(Supplied records Opens)

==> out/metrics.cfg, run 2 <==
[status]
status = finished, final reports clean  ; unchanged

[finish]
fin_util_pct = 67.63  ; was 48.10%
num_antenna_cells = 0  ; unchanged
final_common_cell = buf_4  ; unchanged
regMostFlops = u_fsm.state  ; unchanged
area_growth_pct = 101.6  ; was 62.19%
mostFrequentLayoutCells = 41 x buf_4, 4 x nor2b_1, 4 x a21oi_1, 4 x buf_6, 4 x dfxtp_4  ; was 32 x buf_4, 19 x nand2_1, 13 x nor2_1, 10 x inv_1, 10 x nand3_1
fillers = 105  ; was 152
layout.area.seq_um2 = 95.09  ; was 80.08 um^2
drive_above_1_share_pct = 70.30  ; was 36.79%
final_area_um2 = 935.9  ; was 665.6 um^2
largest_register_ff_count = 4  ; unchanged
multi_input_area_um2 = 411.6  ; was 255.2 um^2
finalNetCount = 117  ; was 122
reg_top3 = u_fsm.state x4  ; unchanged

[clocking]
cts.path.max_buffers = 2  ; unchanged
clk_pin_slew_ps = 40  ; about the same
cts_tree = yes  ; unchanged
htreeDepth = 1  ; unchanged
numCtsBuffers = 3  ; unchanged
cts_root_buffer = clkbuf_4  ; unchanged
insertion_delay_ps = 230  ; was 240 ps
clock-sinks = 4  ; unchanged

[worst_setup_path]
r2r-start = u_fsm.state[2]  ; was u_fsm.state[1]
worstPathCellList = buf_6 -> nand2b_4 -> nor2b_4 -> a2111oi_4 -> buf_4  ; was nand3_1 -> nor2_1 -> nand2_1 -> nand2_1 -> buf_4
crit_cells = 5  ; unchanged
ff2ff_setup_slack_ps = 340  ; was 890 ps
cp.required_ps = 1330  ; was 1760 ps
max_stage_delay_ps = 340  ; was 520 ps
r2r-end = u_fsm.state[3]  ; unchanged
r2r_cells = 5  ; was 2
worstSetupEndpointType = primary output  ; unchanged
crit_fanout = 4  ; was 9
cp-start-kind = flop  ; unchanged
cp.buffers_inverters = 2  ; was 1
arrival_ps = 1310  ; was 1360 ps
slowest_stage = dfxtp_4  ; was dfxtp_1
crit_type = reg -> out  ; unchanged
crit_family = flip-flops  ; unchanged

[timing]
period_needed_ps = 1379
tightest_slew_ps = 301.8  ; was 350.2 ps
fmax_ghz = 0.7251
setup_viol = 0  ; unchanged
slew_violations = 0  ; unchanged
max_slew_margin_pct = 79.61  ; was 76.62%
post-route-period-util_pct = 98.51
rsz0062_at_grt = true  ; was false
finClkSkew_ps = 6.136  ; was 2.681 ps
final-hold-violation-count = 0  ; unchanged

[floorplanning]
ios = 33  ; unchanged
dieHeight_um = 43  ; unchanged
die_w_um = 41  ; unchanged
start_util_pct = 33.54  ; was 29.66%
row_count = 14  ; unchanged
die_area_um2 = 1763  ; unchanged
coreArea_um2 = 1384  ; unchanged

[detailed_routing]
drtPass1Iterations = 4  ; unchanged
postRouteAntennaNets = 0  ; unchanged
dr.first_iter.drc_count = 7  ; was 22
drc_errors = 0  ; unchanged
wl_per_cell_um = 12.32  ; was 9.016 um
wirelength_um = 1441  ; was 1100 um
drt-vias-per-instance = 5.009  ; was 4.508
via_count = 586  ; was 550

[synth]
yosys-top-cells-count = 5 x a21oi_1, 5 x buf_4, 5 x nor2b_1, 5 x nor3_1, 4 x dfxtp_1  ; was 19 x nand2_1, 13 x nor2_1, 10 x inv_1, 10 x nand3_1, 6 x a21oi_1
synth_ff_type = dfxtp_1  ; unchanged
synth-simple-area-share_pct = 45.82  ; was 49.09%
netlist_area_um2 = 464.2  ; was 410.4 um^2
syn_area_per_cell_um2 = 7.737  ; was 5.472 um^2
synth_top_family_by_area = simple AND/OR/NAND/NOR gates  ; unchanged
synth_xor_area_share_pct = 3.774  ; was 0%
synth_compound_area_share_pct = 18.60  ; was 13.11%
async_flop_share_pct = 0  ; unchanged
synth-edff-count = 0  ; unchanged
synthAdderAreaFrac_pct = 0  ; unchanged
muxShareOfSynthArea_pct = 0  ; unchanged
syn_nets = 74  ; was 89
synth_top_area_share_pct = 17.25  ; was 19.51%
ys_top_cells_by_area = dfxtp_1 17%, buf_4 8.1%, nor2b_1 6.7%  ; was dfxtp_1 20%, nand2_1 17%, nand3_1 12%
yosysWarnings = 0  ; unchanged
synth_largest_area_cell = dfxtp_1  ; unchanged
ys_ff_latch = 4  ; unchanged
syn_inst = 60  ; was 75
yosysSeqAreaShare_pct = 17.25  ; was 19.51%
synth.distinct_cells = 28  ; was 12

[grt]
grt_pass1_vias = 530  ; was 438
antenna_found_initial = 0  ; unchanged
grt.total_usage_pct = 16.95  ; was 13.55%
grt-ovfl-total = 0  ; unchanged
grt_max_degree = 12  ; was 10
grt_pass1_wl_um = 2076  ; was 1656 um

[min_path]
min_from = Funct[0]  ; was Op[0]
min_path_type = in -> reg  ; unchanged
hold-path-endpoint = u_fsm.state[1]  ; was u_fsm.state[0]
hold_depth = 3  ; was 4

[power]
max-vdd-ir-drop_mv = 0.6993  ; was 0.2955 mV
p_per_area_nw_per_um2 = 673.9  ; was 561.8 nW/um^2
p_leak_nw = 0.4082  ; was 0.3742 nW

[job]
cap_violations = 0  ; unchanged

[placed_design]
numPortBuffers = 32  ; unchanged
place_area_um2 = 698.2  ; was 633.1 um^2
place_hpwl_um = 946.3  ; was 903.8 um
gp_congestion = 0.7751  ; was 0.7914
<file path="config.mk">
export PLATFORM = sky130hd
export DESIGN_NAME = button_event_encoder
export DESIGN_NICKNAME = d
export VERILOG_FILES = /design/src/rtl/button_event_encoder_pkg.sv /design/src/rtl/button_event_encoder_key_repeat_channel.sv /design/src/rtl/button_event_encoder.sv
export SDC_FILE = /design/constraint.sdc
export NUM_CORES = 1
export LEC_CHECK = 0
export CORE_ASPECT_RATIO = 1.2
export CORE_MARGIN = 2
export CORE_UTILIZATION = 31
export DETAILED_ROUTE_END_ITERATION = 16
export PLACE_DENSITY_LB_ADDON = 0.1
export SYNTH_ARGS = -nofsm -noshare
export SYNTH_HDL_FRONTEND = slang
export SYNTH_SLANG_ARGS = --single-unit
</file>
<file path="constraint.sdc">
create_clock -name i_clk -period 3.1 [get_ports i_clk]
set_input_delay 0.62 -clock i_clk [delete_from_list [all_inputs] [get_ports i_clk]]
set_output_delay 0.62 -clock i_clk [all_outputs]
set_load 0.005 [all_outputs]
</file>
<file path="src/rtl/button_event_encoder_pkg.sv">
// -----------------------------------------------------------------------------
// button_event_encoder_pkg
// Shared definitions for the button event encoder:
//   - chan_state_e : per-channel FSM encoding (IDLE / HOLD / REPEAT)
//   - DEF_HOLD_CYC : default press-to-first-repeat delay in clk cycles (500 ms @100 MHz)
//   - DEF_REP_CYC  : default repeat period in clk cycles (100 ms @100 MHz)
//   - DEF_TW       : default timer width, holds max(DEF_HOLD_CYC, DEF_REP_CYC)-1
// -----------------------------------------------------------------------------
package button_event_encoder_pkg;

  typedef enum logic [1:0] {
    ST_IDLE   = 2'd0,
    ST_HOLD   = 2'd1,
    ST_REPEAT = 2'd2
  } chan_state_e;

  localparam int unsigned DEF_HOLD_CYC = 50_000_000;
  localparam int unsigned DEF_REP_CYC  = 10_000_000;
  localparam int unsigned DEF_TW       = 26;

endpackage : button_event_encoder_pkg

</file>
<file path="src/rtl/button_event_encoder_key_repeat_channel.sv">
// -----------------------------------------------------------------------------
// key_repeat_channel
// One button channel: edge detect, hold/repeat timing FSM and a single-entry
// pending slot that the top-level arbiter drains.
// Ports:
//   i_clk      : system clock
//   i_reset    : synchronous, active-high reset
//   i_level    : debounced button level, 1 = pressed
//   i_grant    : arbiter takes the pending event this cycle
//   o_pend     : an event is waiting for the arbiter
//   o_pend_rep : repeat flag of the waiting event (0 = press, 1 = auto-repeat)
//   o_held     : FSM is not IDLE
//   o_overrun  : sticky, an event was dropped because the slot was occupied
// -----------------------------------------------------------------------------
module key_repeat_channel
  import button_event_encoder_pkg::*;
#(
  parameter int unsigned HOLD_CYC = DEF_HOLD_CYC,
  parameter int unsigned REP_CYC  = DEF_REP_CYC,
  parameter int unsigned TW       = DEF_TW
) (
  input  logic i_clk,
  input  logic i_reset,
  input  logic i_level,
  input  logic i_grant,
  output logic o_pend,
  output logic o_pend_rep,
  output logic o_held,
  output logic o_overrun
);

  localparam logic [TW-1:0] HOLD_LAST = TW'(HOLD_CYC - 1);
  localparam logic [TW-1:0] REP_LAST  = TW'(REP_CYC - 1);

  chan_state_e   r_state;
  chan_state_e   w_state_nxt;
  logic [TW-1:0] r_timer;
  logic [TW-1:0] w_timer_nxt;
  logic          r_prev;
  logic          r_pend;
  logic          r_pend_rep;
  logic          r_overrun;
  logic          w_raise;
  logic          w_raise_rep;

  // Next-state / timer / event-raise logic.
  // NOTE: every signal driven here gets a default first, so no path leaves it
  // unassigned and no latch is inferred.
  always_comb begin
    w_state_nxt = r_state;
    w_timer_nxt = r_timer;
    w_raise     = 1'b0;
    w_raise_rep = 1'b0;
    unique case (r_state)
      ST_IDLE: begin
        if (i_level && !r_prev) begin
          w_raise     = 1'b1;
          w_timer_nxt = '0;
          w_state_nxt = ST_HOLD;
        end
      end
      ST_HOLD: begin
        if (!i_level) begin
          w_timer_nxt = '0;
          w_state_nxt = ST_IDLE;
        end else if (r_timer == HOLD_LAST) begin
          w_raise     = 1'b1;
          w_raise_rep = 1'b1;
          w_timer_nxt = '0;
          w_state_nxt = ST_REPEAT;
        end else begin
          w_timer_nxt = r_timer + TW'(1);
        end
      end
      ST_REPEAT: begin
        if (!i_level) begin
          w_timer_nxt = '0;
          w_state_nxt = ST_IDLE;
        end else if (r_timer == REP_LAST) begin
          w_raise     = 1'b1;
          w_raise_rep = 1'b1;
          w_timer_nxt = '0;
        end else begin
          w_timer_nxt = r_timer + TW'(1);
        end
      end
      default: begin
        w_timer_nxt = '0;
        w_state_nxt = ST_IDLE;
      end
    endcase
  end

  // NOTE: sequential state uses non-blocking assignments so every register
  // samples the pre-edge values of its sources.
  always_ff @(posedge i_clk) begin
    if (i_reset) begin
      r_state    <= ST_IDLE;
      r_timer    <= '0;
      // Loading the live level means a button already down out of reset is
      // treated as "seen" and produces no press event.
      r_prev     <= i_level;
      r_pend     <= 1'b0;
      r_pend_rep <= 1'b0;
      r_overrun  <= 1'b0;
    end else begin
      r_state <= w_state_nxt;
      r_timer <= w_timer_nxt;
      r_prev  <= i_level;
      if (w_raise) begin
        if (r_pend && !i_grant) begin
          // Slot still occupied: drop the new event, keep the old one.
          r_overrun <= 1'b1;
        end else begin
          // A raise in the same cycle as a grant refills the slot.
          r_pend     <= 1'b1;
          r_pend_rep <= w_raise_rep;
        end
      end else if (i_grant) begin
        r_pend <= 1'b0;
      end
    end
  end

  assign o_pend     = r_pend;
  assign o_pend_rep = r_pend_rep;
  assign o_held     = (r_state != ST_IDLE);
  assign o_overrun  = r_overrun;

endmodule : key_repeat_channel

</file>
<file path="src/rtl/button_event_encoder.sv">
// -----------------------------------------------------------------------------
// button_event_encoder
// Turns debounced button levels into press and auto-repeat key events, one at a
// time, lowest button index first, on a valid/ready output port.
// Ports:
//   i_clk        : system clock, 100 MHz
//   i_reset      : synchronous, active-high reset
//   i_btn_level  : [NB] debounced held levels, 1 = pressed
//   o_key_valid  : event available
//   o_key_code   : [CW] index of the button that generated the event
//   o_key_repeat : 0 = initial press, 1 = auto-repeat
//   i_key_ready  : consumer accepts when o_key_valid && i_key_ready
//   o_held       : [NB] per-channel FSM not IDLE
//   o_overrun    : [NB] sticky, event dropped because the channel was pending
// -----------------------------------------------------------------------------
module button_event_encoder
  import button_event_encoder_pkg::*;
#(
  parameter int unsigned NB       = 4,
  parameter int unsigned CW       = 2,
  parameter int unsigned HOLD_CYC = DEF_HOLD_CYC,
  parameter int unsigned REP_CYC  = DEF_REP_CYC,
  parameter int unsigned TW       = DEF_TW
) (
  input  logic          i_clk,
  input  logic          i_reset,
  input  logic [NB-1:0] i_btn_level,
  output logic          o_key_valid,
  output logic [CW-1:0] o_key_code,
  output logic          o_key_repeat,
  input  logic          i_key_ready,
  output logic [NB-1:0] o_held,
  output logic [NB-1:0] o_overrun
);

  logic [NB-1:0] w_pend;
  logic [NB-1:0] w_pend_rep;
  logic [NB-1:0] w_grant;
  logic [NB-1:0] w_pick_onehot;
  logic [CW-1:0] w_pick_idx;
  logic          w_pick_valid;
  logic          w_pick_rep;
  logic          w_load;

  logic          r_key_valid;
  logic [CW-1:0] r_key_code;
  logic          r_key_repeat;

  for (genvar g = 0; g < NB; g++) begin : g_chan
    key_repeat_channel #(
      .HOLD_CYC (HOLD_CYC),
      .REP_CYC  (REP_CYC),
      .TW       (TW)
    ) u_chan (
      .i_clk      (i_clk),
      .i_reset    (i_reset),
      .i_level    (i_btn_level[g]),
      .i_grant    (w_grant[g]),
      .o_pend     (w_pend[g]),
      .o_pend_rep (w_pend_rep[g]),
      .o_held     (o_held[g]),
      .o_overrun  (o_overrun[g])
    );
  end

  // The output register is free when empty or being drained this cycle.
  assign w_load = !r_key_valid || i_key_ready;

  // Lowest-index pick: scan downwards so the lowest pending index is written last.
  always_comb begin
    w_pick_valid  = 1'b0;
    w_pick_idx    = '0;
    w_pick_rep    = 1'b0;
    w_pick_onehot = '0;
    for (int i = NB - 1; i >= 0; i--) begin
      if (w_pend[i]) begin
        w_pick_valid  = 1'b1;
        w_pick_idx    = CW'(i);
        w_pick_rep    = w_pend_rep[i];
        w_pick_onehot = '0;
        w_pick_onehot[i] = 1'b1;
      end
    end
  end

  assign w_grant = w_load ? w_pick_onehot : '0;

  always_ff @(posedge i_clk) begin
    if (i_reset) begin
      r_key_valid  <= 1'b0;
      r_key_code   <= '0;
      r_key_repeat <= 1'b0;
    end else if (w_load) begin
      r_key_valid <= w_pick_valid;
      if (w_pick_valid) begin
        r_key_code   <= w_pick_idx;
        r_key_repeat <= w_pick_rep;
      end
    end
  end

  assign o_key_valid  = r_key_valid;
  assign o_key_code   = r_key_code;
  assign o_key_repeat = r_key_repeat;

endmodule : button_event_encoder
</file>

(Supplied records Closes)

• Prompt: Exactly as written, please reproduce the lines from the first line of the data to the line containing "crit_family = flip-flops", inclusive, and nothing else.

• Response to this task:
==> out/metrics.cfg, run 2 <==
[status]
status = finished, final reports clean  ; unchanged

[finish]
fin_util_pct = 67.63  ; was 48.10%
num_antenna_cells = 0  ; unchanged
final_common_cell = buf_4  ; unchanged
regMostFlops = u_fsm.state  ; unchanged
area_growth_pct = 101.6  ; was 62.19%
mostFrequentLayoutCells = 41 x buf_4, 4 x nor2b_1, 4 x a21oi_1, 4 x buf_6, 4 x dfxtp_4  ; was 32 x buf_4, 19 x nand2_1, 13 x nor2_1, 10 x inv_1, 10 x nand3_1
fillers = 105  ; was 152
layout.area.seq_um2 = 95.09  ; was 80.08 um^2
drive_above_1_share_pct = 70.30  ; was 36.79%
final_area_um2 = 935.9  ; was 665.6 um^2
largest_register_ff_count = 4  ; unchanged
multi_input_area_um2 = 411.6  ; was 255.2 um^2
finalNetCount = 117  ; was 122
reg_top3 = u_fsm.state x4  ; unchanged

[clocking]
cts.path.max_buffers = 2  ; unchanged
clk_pin_slew_ps = 40  ; about the same
cts_tree = yes  ; unchanged
htreeDepth = 1  ; unchanged
numCtsBuffers = 3  ; unchanged
cts_root_buffer = clkbuf_4  ; unchanged
insertion_delay_ps = 230  ; was 240 ps
clock-sinks = 4  ; unchanged

[worst_setup_path]
r2r-start = u_fsm.state[2]  ; was u_fsm.state[1]
worstPathCellList = buf_6 -> nand2b_4 -> nor2b_4 -> a2111oi_4 -> buf_4  ; was nand3_1 -> nor2_1 -> nand2_1 -> nand2_1 -> buf_4
crit_cells = 5  ; unchanged
ff2ff_setup_slack_ps = 340  ; was 890 ps
cp.required_ps = 1330  ; was 1760 ps
max_stage_delay_ps = 340  ; was 520 ps
r2r-end = u_fsm.state[3]  ; unchanged
r2r_cells = 5  ; was 2
worstSetupEndpointType = primary output  ; unchanged
crit_fanout = 4  ; was 9
cp-start-kind = flop  ; unchanged
cp.buffers_inverters = 2  ; was 1
arrival_ps = 1310  ; was 1360 ps
slowest_stage = dfxtp_4  ; was dfxtp_1
crit_type = reg -> out  ; unchanged
crit_family = flip-flops  ; unchanged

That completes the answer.